PLAYBOY: Caused by what?

PAGLIA: It's a mess out there. Men are suspicious of women's intentions. Feminism has crippled them. They don't know when to make a pass. If they do make a pass, they don't know if they're going to end up in court.

PLAYBOY: Is that why you've been so critical about the growing number 6f sexual harassment cases?

PAGLIA: Yes, though I believe in moderate sexual harassment guidelines. But you can't the Stalinist situation we have in America right now, where any neurotic woman can make any stupid charge and destroy a man's reputation. If there is evidence of false accusation, the accuser should be expelled. Similarly, a woman who falsely accuses a man of rape should be sent to jail. My definition of sexual harassment is specific.
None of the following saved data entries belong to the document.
`src/sv/rkpt_pkg.sv`:
```
// Shared types, codes and the watched key table for the repeated key press trigger.
package rkpt_pkg;

    localparam int NUM_WATCHED_KEYS_DEF  = 7;
    localparam int TICK_COUNTER_BITS_DEF = 16;
    localparam int MAX_WATCHED_KEYS      = 16;
    localparam int PADDR_W               = 4;

    // func codes of an input item
    localparam logic [1:0] FUNC_START = 2'd0;
    localparam logic [1:0] FUNC_EVENT = 2'd1;
    localparam logic [1:0] FUNC_TICK  = 2'd2;

    // held_status codes
    localparam logic [1:0] HELD_NONE   = 2'd0;
    localparam logic [1:0] HELD_SINGLE = 2'd1;

    localparam logic [1:0] EV_PRESS = 2'd1;

    // phase codes
    localparam logic [2:0] PH_IDLE  = 3'd0;
    localparam logic [2:0] PH_WAIT  = 3'd1;
    localparam logic [2:0] PH_COUNT = 3'd2;
    localparam logic [2:0] PH_DONE  = 3'd3;
    localparam logic [2:0] PH_FAIL  = 3'd4;

    // register indexes (paddr[3:2])
    localparam logic [1:0] REG_SKIP_DELAY  = 2'd0;
    localparam logic [1:0] REG_FIRST_WAIT  = 2'd1;
    localparam logic [1:0] REG_WINDOW      = 2'd2;
    localparam logic [1:0] REG_PRESSES     = 2'd3;

    localparam logic [15:0] FIRST_WAIT_RST = 16'd2000;
    localparam logic [15:0] WINDOW_RST     = 16'd5000;
    localparam logic [3:0]  PRESSES_RST    = 4'd5;

    // volume down, volume up, power, home, back, menu, camera; 1024 never matches
    localparam logic [10:0] WATCHED_KEYS [MAX_WATCHED_KEYS] = '{
        11'd114, 11'd115, 11'd116, 11'd102, 11'd158, 11'd139, 11'd212,
        11'd1024, 11'd1024, 11'd1024, 11'd1024, 11'd1024, 11'd1024,
        11'd1024, 11'd1024, 11'd1024
    };

    typedef struct packed {
        logic [1:0] func;
        logic       devices_present;
        logic [1:0] held_status;
        logic [9:0] held_code;
        logic       is_key_event;
        logic [9:0] event_code;
        logic [1:0] event_value;
    } in_item_t;

    typedef struct packed {
        logic [2:0] phase;
        logic [1:0] short_buzzes;
        logic       long_buzz;
        logic       decided;
        logic [3:0] presses_seen;
    } out_item_t;

    typedef struct packed {
        logic        skip_initial_delay;
        logic [15:0] first_wait_ticks;
        logic [15:0] count_window_ticks;
        logic [3:0]  presses_needed;
    } cfg_t;

    function automatic logic key_watched(logic [9:0] code, int nkeys);
        logic hit;
        hit = 1'b0;
        for (int i = 0; i < MAX_WATCHED_KEYS; i++)
        begin
            if (i < nkeys && WATCHED_KEYS[i] == {1'b0, code})
                hit = 1'b1;
        end
        return hit;
    endfunction

endpackage

```
`src/sv/rkpt_cfg.sv`:
```
// APB register file holding the trigger configuration.
module rkpt_cfg (
    input  logic                              clk,
    input  logic                              rst_n,
    input  logic                              psel,
    input  logic                              penable,
    input  logic                              pwrite,
    input  logic [rkpt_pkg::PADDR_W-1:0]      paddr,
    input  logic [31:0]                       pwdata,
    output logic [31:0]                       prdata,
    output logic                              pready,
    output rkpt_pkg::cfg_t                    cfg
);

    logic        skip_reg;
    logic [15:0] first_wait_reg;
    logic [15:0] window_reg;
    logic [3:0]  presses_reg;
    logic        wr_en;
    logic [1:0]  reg_idx;

    assign pready  = 1'b1;
    assign wr_en   = psel & penable & pwrite;
    assign reg_idx = paddr[3:2];

    always_ff @(posedge clk or negedge rst_n)
    begin
        if (!rst_n)
        begin
            skip_reg       <= 1'b0;
            first_wait_reg <= rkpt_pkg::FIRST_WAIT_RST;
            window_reg     <= rkpt_pkg::WINDOW_RST;
            presses_reg    <= rkpt_pkg::PRESSES_RST;
        end
        else if (wr_en)
        begin
            unique case (reg_idx)
                rkpt_pkg::REG_SKIP_DELAY: skip_reg       <= pwdata[0];
                rkpt_pkg::REG_FIRST_WAIT: first_wait_reg <= pwdata[15:0];
                rkpt_pkg::REG_WINDOW:     window_reg     <= pwdata[15:0];
                rkpt_pkg::REG_PRESSES:    presses_reg    <= pwdata[3:0];
                default:                  skip_reg       <= skip_reg;
            endcase
        end
    end

    always_comb
    begin
        unique case (reg_idx)
            rkpt_pkg::REG_SKIP_DELAY: prdata = {31'd0, skip_reg};
            rkpt_pkg::REG_FIRST_WAIT: prdata = {16'd0, first_wait_reg};
            rkpt_pkg::REG_WINDOW:     prdata = {16'd0, window_reg};
            rkpt_pkg::REG_PRESSES:    prdata = {28'd0, presses_reg};
            default:                  prdata = 32'd0;
        endcase
    end

    assign cfg.skip_initial_delay = skip_reg;
    assign cfg.first_wait_ticks   = first_wait_reg;
    assign cfg.count_window_ticks = window_reg;
    assign cfg.presses_needed     = presses_reg;

endmodule

```
`src/sv/rkpt_engine.sv`:
```
// Detection state and the one-item step rule.
module rkpt_engine #(
    parameter int NUM_WATCHED_KEYS  = rkpt_pkg::NUM_WATCHED_KEYS_DEF,
    parameter int TICK_COUNTER_BITS = rkpt_pkg::TICK_COUNTER_BITS_DEF
) (
    input  logic                 clk,
    input  logic                 rst_n,
    input  rkpt_pkg::cfg_t       cfg,
    input  logic                 step,
    input  rkpt_pkg::in_item_t   item,
    output rkpt_pkg::out_item_t  result
);

    localparam logic [32:0] TICK_MAX = {1'b0, {32{1'b1}}} >> (32 - TICK_COUNTER_BITS);

    logic [2:0]                   mode_reg,  mode_next;
    logic [9:0]                   key_reg,   key_next;
    logic [3:0]                   press_reg, press_next;
    logic [TICK_COUNTER_BITS-1:0] ticks_reg, ticks_next;

    logic [TICK_COUNTER_BITS-1:0] first_lim, window_lim;
    logic [1:0]                   sb;
    logic                         lb, dec;
    logic                         held_watched, ev_watched, single;
    logic                         first_press;
    logic [9:0]                   first_code;

    function automatic logic [TICK_COUNTER_BITS-1:0] tick_limit(logic [15:0] v);
        logic [32:0] v33;
        logic [32:0] lim;
        v33 = {17'd0, v};
        lim = (v33 > TICK_MAX) ? TICK_MAX : v33;
        return lim[TICK_COUNTER_BITS-1:0];
    endfunction

    assign first_lim    = tick_limit(cfg.first_wait_ticks);
    assign window_lim   = tick_limit(cfg.count_window_ticks);
    assign held_watched = rkpt_pkg::key_watched(item.held_code, NUM_WATCHED_KEYS);
    assign ev_watched   = rkpt_pkg::key_watched(item.event_code, NUM_WATCHED_KEYS);
    assign single       = (item.held_status == rkpt_pkg::HELD_SINGLE) && held_watched;

    always_comb
    begin
        mode_next   = mode_reg;
        key_next    = key_reg;
        press_next  = press_reg;
        ticks_next  = ticks_reg;
        sb          = 2'd0;
        lb          = 1'b0;
        dec         = 1'b0;
        first_press = 1'b0;
        first_code  = item.held_code;

        case (item.func)
            rkpt_pkg::FUNC_START:
            begin
                press_next = 4'd0;
                key_next   = 10'd0;
                ticks_next = '0;
                if (!item.devices_present || item.held_status[1]
                    || (!single && cfg.skip_initial_delay))
                begin
                    mode_next = rkpt_pkg::PH_FAIL;
                    dec       = 1'b1;
                end
                else if (single)
                begin
                    first_press = 1'b1;
                end
                else
                begin
                    ticks_next = first_lim;
                    if (first_lim == '0)
                    begin
                        mode_next = rkpt_pkg::PH_FAIL;
                        dec       = 1'b1;
                    end
                    else
                        mode_next = rkpt_pkg::PH_WAIT;
                end
            end
            rkpt_pkg::FUNC_EVENT:
            begin
                if (item.is_key_event && item.event_value == rkpt_pkg::EV_PRESS
                    && ev_watched)
                begin
                    if (mode_reg == rkpt_pkg::PH_WAIT)
                    begin
                        first_press = 1'b1;
                        first_code  = item.event_code;
                    end
                    else if (mode_reg == rkpt_pkg::PH_COUNT)
                    begin
                        if (item.event_code == key_reg)
                        begin
                            if (press_reg != 4'hF)
                                press_next = press_reg + 4'd1;
                            if (press_next >= cfg.presses_needed)
                            begin
                                mode_next = rkpt_pkg::PH_DONE;
                                lb        = 1'b1;
                                dec       = 1'b1;
                            end
                            else
                                sb = 2'd1;
                        end
                        else
                        begin
                            mode_next = rkpt_pkg::PH_FAIL;
                            dec       = 1'b1;
                        end
                    end
                end
            end
            rkpt_pkg::FUNC_TICK:
            begin
                if (mode_reg == rkpt_pkg::PH_WAIT || mode_reg == rkpt_pkg::PH_COUNT)
                begin
                    if (ticks_reg != '0)
                        ticks_next = ticks_reg - TICK_COUNTER_BITS'(1);
                    if (ticks_next == '0)
                    begin
                        mode_next = rkpt_pkg::PH_FAIL;
                        dec       = 1'b1;
                    end
                end
            end
            default:
            begin
                mode_next = mode_reg;
            end
        endcase

        // first press of a sequence, from a held key at start or a press while waiting
        if (first_press)
        begin
            key_next   = first_code;
            press_next = 4'd1;
            ticks_next = window_lim;
            sb         = 2'd2;
            if (cfg.presses_needed <= 4'd1)
            begin
                mode_next = rkpt_pkg::PH_DONE;
                lb        = 1'b1;
                dec       = 1'b1;
            end
            else if (window_lim == '0)
            begin
                mode_next = rkpt_pkg::PH_FAIL;
                dec       = 1'b1;
            end
            else
                mode_next = rkpt_pkg::PH_COUNT;
        end
    end

    always_ff @(posedge clk or negedge rst_n)
    begin
        if (!rst_n)
        begin
            mode_reg  <= rkpt_pkg::PH_IDLE;
            key_reg   <= 10'd0;
            press_reg <= 4'd0;
            ticks_reg <= '0;
        end
        else if (step)
        begin
            mode_reg  <= mode_next;
            key_reg   <= key_next;
            press_reg <= press_next;
            ticks_reg <= ticks_next;
        end
    end

    assign result.phase        = mode_next;
    assign result.short_buzzes = sb;
    assign result.long_buzz    = lb;
    assign result.decided      = dec;
    assign result.presses_seen = press_next;

endmodule

```
`src/sv/repeated_key_press_trigger_top.sv`:
```
// Repeated key press trigger: input register, step engine, result register.
// Order: an accepted item loads the input register, and the result register then loads
//   from the engine once the output side does not stall.
// Throughput: one item per cycle when the output side does not stall; while a result
//   waits under a stall the input register takes one more item, then stalls the input.
// Reset: rst_n clears the phase to idle, counters, key and valid flags, and loads
//   the configuration registers with their defaults.
module repeated_key_press_trigger_top #(
    parameter int NUM_WATCHED_KEYS  = rkpt_pkg::NUM_WATCHED_KEYS_DEF,
    parameter int TICK_COUNTER_BITS = rkpt_pkg::TICK_COUNTER_BITS_DEF
) (
    input  logic                          clk,
    input  logic                          rst_n,
    input  logic                          in_valid,
    output logic                          in_stall,
    input  rkpt_pkg::in_item_t            in_data,
    output logic                          out_valid,
    input  logic                          out_stall,
    output rkpt_pkg::out_item_t           out_data,
    input  logic                          psel,
    input  logic                          penable,
    input  logic                          pwrite,
    input  logic [rkpt_pkg::PADDR_W-1:0]  paddr,
    input  logic [31:0]                   pwdata,
    output logic [31:0]                   prdata,
    output logic                          pready
);

    rkpt_pkg::cfg_t      cfg;
    rkpt_pkg::in_item_t  in_item_reg;
    rkpt_pkg::out_item_t out_item_reg;
    rkpt_pkg::out_item_t result;
    logic                in_full_reg, in_full_next;
    logic                out_valid_reg, out_valid_next;
    logic                out_free, fire, accept;

    rkpt_cfg u_cfg (
        .clk     (clk),
        .rst_n   (rst_n),
        .psel    (psel),
        .penable (penable),
        .pwrite  (pwrite),
        .paddr   (paddr),
        .pwdata  (pwdata),
        .prdata  (prdata),
        .pready  (pready),
        .cfg     (cfg)
    );

    rkpt_engine #(
        .NUM_WATCHED_KEYS  (NUM_WATCHED_KEYS),
        .TICK_COUNTER_BITS (TICK_COUNTER_BITS)
    ) u_engine (
        .clk    (clk),
        .rst_n  (rst_n),
        .cfg    (cfg),
        .step   (fire),
        .item   (in_item_reg),
        .result (result)
    );

    assign out_free = !out_valid_reg || !out_stall;
    assign fire     = in_full_reg && out_free;
    assign in_stall = in_full_reg && !out_free;
    assign accept   = in_valid && !in_stall;

    assign in_full_next   = accept | (in_full_reg & ~fire);
    assign out_valid_next = fire | (out_valid_reg & out_stall);

    always_ff @(posedge clk or negedge rst_n)
    begin
        if (!rst_n)
        begin
            in_full_reg   <= 1'b0;
            out_valid_reg <= 1'b0;
        end
        else
        begin
            in_full_reg   <= in_full_next;
            out_valid_reg <= out_valid_next;
        end
    end

    always_ff @(posedge clk)
    begin
        if (accept)
            in_item_reg <= in_data;
        if (fire)
            out_item_reg <= result;
    end

    assign out_valid = out_valid_reg;
    assign out_data  = out_item_reg;

endmodule
```
`config.mk`:
```
export PLATFORM = sky130hd
export DESIGN_NAME = repeated_key_press_trigger_top
export DESIGN_NICKNAME = d
export VERILOG_FILES = /design/src/sv/rkpt_pkg.sv /design/src/sv/rkpt_cfg.sv /design/src/sv/rkpt_engine.sv /design/src/sv/repeated_key_press_trigger_top.sv
export SDC_FILE = /design/constraint.sdc
export NUM_CORES = 1
export LEC_CHECK = 0
export ABC_AREA = 1
export CELL_PAD_IN_SITES_DETAIL_PLACEMENT = 0
export CELL_PAD_IN_SITES_GLOBAL_PLACEMENT = 1
export CORE_UTILIZATION = 50
export CTS_CLUSTER_SIZE = 28
export DETAILED_ROUTE_END_ITERATION = 16
export DONT_BUFFER_PORTS = 1
export GPL_TIMING_DRIVEN = 0
export PLACE_DENSITY_LB_ADDON = 0.1
export SLEW_MARGIN = 25
export SYNTH_ARGS = -nofsm -noshare
export SYNTH_HDL_FRONTEND = slang
export SYNTH_SLANG_ARGS = --single-unit
```
`constraint.sdc`:
```
create_clock -name clk -period 4.4 [get_ports clk]
set_clock_uncertainty 0.2 [all_clocks]
set_input_delay 0.88 -clock clk [delete_from_list [all_inputs] [get_ports clk]]
set_output_delay 0.88 -clock clk [all_outputs]
set_load 0.005 [all_outputs]
```
==> report_table.html, run 1 <==
<table>
<tr><th>Metric</th><th>Value</th></tr>
<tr><th colspan="2">Place</th></tr>
<tr><td>Number of I/O port buffers</td><td>0</td></tr>
<tr><td>Placed instance count</td><td>981</td></tr>
<tr><td>Half-perimeter wire length after detailed placement</td><td>12780 um</td></tr>
<tr><td>Weighted congestion reported at the end of routability-driven placement</td><td>0.9071</td></tr>
<tr><th colspan="2">CTS</th></tr>
<tr><td>Root buffer cell</td><td>clkbuf_16</td></tr>
<tr><td>Number of buffers created by CTS</td><td>9</td></tr>
<tr><td>Longest Clk Path Bufs</td><td>2</td></tr>
<tr><td>H-tree depth</td><td>3</td></tr>
<tr><td>Post-CTS setup buffer count</td><td>0</td></tr>
<tr><td>CTS tree</td><td>yes</td></tr>
<tr><td>Latest clock arrival within the worst-skew pair</td><td>0.37 ns</td></tr>
<tr><td>Clock Sinks</td><td>111</td></tr>
<tr><td>Clock transition at the registers of the reported paths</td><td>0.07 ns</td></tr>
<tr><td>Number of resized instances in the post-cts repair step</td><td>0</td></tr>
<tr><th colspan="2">STA</th></tr>
<tr><td>Sum of negative setup slack</td><td>0 ns</td></tr>
<tr><td>Hold Fails Final Rpt</td><td>0</td></tr>
<tr><td>Timing-limited maximum frequency</td><td>326.2 MHz</td></tr>
<tr><td>Unrepaired setup endpoints after global routing</td><td>false</td></tr>
<tr><td>Period Utilization, post-route</td><td>69.67%</td></tr>
<tr><td>Max-slew violation count</td><td>0</td></tr>
<tr><td>Clock period minus worst slack</td><td>3.066 ns</td></tr>
<tr><td>Relative slew margins</td><td>34.60%</td></tr>
<tr><td>Finish-stage setup viols</td><td>0</td></tr>
<tr><td>Worst-Margin Slew</td><td>0.9800 ns</td></tr>
<tr><th colspan="2">Logic synthesis</th></tr>
<tr><td>Count of warnings emitted by yosys</td><td>0</td></tr>
<tr><td>Post-Syn Area</td><td>6272 um2</td></tr>
<tr><td>Post-synthesis register bit count</td><td>111</td></tr>
<tr><td>Post-synthesis cell type with the largest combined area</td><td>dfrtp_1</td></tr>
<tr><td>Number of instances in the synthesized netlist</td><td>798</td></tr>
<tr><td>Share of the yosys chip area belonging to registers</td><td>47.66%</td></tr>
<tr><td>Average size of a mapped cell</td><td>7.860 um2</td></tr>
<tr><td>Unique masters post-synth</td><td>41</td></tr>
<tr><td>Area share of the largest cell type after synthesis</td><td>23.54%</td></tr>
<tr><td>Cell types occupying the most area after synthesis</td><td>dfrtp_1, edfxtp_1, nand2_1, inv_1, dfstp_2</td></tr>
<tr><th colspan="2">Layout</th></tr>
<tr><td>Largest register FFs</td><td>28</td></tr>
<tr><td>Fraction of layout instances using a drive strength above 1</td><td>8.654%</td></tr>
<tr><td>Non-filler cells in the finished layout</td><td>1000</td></tr>
<tr><td>Commonest cells after routing, fill and taps aside</td><td>nand2_1, inv_1, nor2_1</td></tr>
<tr><td>Synthesis-to-layout area growth</td><td>9.974%</td></tr>
<tr><td>Antenna cells</td><td>0</td></tr>
<tr><td>Total of fill cells in the finished design</td><td>1154</td></tr>
<tr><td>Most frequent standard cell in the layout excluding fill and tap cells</td><td>nand2_1</td></tr>
<tr><td>Final-stage net count</td><td>905</td></tr>
<tr><th colspan="2">Floorplanning</th></tr>
<tr><td>Initial standard-cell utilization of the core</td><td>51.79%</td></tr>
<tr><td>Die area</td><td>13000 um2</td></tr>
<tr><td>Die Span X</td><td>114 um</td></tr>
<tr><td>Num ports</td><td>117</td></tr>
<tr><td>Floorplan Core Area</td><td>12110 um2</td></tr>
<tr><td>Die height</td><td>114 um</td></tr>
<tr><td>Number of rows in the core area</td><td>40</td></tr>
<tr><th colspan="2">Worst setup path</th></tr>
<tr><td>Worst EP arrival</td><td>2.98 ns</td></tr>
<tr><td>Critical Setup Path Class</td><td>flip-flop to flip-flop</td></tr>
<tr><td>Largest fanout on the critical path</td><td>4</td></tr>
<tr><td>Reg-to-reg slack, setup</td><td>1.33 ns</td></tr>
<tr><td>Data required time at the worst endpoint</td><td>4.32 ns</td></tr>
<tr><td>Kind of launch point of the worst setup path</td><td>flip-flop</td></tr>
<tr><td>Type of element capturing the critical path</td><td>flip-flop</td></tr>
<tr><th colspan="2">Detailed routing</th></tr>
<tr><td>Starting DRC count in detailed routing</td><td>423</td></tr>
<tr><td>Post-DR wirelength/cell</td><td>16.55 um</td></tr>
<tr><td>Number of remaining DRC errors</td><td>0</td></tr>
<tr><td>Total via count after detailed routing</td><td>5324</td></tr>
<tr><td>Remaining number of nets flagged by the antenna check after routing</td><td>0</td></tr>
<tr><td>Routed via count divided by cell count</td><td>5.324</td></tr>
<tr><td>TritonRoute pass-1 iters</td><td>5</td></tr>
<tr><td>Routed Wire Length</td><td>16550 um</td></tr>
<tr><th colspan="2">Global route</th></tr>
<tr><td>GRT Residual Overflow</td><td>0</td></tr>
<tr><td>Global routing usage on met3</td><td>5.154%</td></tr>
<tr><td>Largest net degree at the start of global routing</td><td>47</td></tr>
<tr><td>Grt met2 use</td><td>41.41%</td></tr>
<tr><td>Vias in the first global route</td><td>5135</td></tr>
<tr><td>First-pass GRT wire length</td><td>26800 um</td></tr>
<tr><td>Global routing usage summed across all routing layers</td><td>27.25%</td></tr>
<tr><td>Met1 GRT Util</td><td>39.13%</td></tr>
<tr><td>Number of antenna violations at the first check in global routing</td><td>0</td></tr>
<tr><td>Highest-utilization routing layer at the global route stage</td><td>met2</td></tr>
<tr><th colspan="2">Power</th></tr>
<tr><td>P per Cell Area</td><td>463.7 nW/um2</td></tr>
<tr><td>Leakage power</td><td>3.104 nW</td></tr>
<tr><td>IR Drop Worst-Case VDD</td><td>0.0002970 V</td></tr>
<tr><th colspan="2">Min path</th></tr>
<tr><td>Worst min-delay path class</td><td>primary input to async pin</td></tr>
<tr><th colspan="2">Job</th></tr>
<tr><td>Max-capacitance violation count</td><td>0</td></tr>
<tr><th colspan="2">Status</th></tr>
<tr><td>Outcome</td><td>complete, no violations</td></tr>
</table>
It is only sexual harassment--by a man or a woman--if it is quid pro quo. That is, if someone says, "You must do this or I'm going to do that"--for instance, fire you. And whereas touching is sexual harassment, speech is not. I am militant on this. Words must remain free. The solution to speech is that women must signal the level of their tolerance--women are all different. Some are very bawdy.

PLAYBOY: What, about women who are easily offended and too scared or intimidated to speak up?

PAGLIA: Too bad. You must develop the verbal tools to counter offensive language. That s life. Feminism has created a privileged, white middle class of girls who claim they're victims because they want to preserve their bourgeois decorum and passivity.

PLAYBOY: You're expecting girls to stand up for themselves in a culture that discourages them from doing just that?

PAGLIA: That's right. We must examine the degree to which we coddle middle-class girls. There is something sick about it. The girls I see on campuses are often innocuous, with completely homogenized personalities, miserable, anorexic and bulimic. The feminist movement teaches them that it's men's fault, but it isn't. These girls go out into the world as heiresses of all the affluence in the universe. They are the most pampered and most affluent girls on the globe. So stop complaining about men. You're getting all the rewards that come with the nice-girl persona you've chosen. When you get into trouble and you're batting your eyes and someone is offending you and you are too nice to deal with it, that's a choice. Assess your persona. Realize the degree to which your niceness may invoke people to say lewd and pornographic things to you--sometimes to violate your niceness. The more you blush, the more people want to do it. Understand your part of it and learn to parry. Sex talk is a game. The girls in the Sixties loved it. If you don't want some professor to call you honey, tell him.